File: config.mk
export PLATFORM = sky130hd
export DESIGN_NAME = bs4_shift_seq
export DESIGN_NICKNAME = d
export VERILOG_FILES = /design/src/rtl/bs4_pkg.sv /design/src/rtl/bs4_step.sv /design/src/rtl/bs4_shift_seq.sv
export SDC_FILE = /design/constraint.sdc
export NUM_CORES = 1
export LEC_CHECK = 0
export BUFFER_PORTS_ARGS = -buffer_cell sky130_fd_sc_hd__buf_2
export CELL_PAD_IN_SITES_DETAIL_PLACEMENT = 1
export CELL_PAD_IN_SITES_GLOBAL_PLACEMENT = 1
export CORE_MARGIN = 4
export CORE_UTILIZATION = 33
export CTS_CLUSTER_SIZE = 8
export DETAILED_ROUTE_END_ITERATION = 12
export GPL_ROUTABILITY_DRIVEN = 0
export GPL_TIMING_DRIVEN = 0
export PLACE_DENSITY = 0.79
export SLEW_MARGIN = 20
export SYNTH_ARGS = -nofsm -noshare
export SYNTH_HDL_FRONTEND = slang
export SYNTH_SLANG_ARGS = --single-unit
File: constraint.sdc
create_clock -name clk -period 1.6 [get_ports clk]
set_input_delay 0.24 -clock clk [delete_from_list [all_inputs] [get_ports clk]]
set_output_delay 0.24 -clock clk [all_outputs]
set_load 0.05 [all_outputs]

---

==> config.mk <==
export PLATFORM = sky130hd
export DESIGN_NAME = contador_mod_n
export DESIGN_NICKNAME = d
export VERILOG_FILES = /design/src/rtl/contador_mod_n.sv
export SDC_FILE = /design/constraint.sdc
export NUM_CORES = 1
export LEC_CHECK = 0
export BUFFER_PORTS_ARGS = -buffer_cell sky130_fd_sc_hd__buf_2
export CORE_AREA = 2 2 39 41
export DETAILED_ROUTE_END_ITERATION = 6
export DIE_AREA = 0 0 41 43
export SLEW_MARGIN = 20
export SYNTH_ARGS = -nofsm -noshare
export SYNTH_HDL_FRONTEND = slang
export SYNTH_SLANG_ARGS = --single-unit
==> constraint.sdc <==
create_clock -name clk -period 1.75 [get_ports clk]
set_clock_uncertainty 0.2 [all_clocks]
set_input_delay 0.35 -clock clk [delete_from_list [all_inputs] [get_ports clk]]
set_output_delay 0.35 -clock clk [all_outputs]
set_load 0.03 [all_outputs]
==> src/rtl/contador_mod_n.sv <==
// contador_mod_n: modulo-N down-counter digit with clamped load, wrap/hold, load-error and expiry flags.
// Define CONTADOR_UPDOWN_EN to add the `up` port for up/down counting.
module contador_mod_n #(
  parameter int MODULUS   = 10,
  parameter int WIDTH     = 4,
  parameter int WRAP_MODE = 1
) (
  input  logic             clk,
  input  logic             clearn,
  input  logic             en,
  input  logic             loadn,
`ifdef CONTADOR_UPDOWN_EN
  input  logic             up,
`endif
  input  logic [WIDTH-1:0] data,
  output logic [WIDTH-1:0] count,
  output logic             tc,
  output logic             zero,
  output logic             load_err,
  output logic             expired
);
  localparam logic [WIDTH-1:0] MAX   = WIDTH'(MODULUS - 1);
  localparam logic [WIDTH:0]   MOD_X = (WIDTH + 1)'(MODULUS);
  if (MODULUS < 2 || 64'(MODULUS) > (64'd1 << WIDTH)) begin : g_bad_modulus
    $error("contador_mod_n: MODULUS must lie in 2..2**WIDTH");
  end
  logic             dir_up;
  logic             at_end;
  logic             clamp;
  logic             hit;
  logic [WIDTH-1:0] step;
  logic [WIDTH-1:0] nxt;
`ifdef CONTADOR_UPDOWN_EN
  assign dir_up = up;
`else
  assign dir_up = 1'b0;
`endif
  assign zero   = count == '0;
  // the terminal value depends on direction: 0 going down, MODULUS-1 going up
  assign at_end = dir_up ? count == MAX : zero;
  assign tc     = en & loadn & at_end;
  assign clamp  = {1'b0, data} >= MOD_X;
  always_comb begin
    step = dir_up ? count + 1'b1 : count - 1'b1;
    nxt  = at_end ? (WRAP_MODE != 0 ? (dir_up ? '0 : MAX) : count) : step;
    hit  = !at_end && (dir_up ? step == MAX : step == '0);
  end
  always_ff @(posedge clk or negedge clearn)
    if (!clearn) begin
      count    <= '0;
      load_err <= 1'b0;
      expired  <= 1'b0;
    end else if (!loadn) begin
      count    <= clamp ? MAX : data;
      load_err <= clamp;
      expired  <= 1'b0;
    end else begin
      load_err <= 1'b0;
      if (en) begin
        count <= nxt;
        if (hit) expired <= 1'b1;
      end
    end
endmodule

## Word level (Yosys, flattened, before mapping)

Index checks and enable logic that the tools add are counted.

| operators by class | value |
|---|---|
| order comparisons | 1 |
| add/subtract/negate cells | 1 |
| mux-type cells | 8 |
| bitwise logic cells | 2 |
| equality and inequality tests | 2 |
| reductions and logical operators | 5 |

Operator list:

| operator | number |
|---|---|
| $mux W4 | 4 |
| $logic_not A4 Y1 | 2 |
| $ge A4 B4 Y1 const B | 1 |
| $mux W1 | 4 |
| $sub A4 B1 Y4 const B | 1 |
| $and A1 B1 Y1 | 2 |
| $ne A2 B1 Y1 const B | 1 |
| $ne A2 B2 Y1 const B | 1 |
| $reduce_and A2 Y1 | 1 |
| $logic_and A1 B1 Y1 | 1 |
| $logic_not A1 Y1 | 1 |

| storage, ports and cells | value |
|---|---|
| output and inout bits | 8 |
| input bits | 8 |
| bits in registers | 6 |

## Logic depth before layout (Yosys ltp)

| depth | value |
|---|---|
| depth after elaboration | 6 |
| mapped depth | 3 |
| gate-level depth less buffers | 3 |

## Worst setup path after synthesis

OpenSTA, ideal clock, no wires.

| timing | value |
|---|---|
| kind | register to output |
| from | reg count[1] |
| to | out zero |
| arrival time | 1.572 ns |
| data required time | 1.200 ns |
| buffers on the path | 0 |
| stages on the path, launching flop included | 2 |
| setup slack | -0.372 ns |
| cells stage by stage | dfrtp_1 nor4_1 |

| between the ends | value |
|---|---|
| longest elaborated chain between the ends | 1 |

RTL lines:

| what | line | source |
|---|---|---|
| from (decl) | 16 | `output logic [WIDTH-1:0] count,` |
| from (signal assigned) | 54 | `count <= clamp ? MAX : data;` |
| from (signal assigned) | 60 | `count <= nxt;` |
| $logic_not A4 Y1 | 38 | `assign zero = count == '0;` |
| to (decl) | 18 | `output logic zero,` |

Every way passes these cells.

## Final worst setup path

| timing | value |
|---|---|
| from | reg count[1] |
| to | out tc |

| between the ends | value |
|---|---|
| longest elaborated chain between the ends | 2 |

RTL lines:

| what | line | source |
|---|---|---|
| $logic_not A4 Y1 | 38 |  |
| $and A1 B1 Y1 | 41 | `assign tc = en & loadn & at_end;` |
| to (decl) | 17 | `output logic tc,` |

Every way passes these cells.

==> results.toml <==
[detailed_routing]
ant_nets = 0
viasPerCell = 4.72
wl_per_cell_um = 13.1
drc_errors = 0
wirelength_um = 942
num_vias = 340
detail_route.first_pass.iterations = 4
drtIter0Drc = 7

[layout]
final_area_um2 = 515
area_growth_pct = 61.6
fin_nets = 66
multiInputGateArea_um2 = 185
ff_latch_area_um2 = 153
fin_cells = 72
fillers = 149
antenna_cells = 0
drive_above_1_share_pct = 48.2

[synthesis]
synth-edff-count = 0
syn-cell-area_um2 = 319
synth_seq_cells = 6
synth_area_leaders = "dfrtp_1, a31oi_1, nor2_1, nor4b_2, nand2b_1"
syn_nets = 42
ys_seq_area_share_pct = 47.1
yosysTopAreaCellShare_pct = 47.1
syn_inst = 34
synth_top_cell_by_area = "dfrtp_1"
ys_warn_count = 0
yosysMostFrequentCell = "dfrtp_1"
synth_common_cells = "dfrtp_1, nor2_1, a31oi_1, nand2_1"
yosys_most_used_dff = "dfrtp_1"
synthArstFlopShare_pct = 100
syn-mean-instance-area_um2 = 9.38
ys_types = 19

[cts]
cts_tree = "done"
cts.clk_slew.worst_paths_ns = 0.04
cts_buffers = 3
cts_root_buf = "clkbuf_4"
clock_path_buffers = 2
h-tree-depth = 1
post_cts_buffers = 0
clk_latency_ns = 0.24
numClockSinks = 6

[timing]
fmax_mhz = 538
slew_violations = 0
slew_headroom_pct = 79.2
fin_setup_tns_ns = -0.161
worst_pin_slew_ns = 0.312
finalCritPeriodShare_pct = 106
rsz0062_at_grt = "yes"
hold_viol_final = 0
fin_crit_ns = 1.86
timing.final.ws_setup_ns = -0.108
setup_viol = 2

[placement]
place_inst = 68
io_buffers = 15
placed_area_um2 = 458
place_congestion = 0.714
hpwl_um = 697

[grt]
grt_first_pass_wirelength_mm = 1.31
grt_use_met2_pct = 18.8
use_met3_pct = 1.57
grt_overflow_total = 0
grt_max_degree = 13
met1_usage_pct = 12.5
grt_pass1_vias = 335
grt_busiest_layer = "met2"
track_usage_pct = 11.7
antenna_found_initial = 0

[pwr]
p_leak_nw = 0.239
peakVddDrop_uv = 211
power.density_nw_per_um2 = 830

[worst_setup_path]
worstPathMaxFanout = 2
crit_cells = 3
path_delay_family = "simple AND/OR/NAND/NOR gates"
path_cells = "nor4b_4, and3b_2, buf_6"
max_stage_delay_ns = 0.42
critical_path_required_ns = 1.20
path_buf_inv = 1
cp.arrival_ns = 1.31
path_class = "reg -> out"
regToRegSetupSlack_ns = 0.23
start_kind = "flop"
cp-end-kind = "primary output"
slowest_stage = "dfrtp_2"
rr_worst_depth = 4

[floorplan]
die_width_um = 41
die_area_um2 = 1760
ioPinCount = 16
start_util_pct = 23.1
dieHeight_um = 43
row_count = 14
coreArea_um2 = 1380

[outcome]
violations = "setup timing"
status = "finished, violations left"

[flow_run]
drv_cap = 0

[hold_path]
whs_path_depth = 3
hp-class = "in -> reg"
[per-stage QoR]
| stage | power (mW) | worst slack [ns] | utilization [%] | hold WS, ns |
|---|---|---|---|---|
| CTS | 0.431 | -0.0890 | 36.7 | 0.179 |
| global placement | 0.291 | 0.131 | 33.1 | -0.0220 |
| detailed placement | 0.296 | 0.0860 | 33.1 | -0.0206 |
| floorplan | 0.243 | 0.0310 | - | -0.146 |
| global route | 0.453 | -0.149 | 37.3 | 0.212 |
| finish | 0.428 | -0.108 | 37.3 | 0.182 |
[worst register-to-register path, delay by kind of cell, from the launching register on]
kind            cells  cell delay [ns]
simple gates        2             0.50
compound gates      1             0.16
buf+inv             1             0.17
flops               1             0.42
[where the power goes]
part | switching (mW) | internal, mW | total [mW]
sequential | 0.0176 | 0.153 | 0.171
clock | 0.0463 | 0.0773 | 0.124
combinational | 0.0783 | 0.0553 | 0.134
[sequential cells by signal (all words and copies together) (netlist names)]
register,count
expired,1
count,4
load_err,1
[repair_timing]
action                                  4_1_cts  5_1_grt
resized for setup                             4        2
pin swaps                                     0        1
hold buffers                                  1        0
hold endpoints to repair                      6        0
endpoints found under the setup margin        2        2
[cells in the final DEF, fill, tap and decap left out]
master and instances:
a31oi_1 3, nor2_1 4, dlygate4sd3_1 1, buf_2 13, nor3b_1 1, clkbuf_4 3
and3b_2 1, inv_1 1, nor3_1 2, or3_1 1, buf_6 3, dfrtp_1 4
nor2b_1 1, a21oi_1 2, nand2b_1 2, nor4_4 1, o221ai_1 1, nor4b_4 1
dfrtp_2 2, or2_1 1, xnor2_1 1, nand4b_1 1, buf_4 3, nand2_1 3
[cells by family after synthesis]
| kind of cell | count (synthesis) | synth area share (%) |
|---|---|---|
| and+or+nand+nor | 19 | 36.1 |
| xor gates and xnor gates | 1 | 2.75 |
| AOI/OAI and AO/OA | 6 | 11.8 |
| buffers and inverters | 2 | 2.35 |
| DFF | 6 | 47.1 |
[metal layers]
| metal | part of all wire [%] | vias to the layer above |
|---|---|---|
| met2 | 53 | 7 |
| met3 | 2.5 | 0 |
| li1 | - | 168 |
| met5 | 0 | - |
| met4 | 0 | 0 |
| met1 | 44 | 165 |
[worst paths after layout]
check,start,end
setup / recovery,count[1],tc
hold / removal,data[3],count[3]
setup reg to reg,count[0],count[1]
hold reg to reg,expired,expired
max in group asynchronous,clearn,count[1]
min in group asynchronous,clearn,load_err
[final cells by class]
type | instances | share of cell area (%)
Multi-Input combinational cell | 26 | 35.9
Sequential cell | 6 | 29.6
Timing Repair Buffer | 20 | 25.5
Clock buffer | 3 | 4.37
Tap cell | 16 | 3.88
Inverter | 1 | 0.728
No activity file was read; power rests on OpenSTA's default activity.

---

## PROBLEM STATEMENT
Using only the entries above, output the line with "File: config.mk", the line with "set_load 0.05 [all_outputs]", and all lines between them, exactly as they stand.

## WRITTEN SOLUTION
File: config.mk
export PLATFORM = sky130hd
export DESIGN_NAME = bs4_shift_seq
export DESIGN_NICKNAME = d
export VERILOG_FILES = /design/src/rtl/bs4_pkg.sv /design/src/rtl/bs4_step.sv /design/src/rtl/bs4_shift_seq.sv
export SDC_FILE = /design/constraint.sdc
export NUM_CORES = 1
export LEC_CHECK = 0
export BUFFER_PORTS_ARGS = -buffer_cell sky130_fd_sc_hd__buf_2
export CELL_PAD_IN_SITES_DETAIL_PLACEMENT = 1
export CELL_PAD_IN_SITES_GLOBAL_PLACEMENT = 1
export CORE_MARGIN = 4
export CORE_UTILIZATION = 33
export CTS_CLUSTER_SIZE = 8
export DETAILED_ROUTE_END_ITERATION = 12
export GPL_ROUTABILITY_DRIVEN = 0
export GPL_TIMING_DRIVEN = 0
export PLACE_DENSITY = 0.79
export SLEW_MARGIN = 20
export SYNTH_ARGS = -nofsm -noshare
export SYNTH_HDL_FRONTEND = slang
export SYNTH_SLANG_ARGS = --single-unit
File: constraint.sdc
create_clock -name clk -period 1.6 [get_ports clk]
set_input_delay 0.24 -clock clk [delete_from_list [all_inputs] [get_ports clk]]
set_output_delay 0.24 -clock clk [all_outputs]
set_load 0.05 [all_outputs]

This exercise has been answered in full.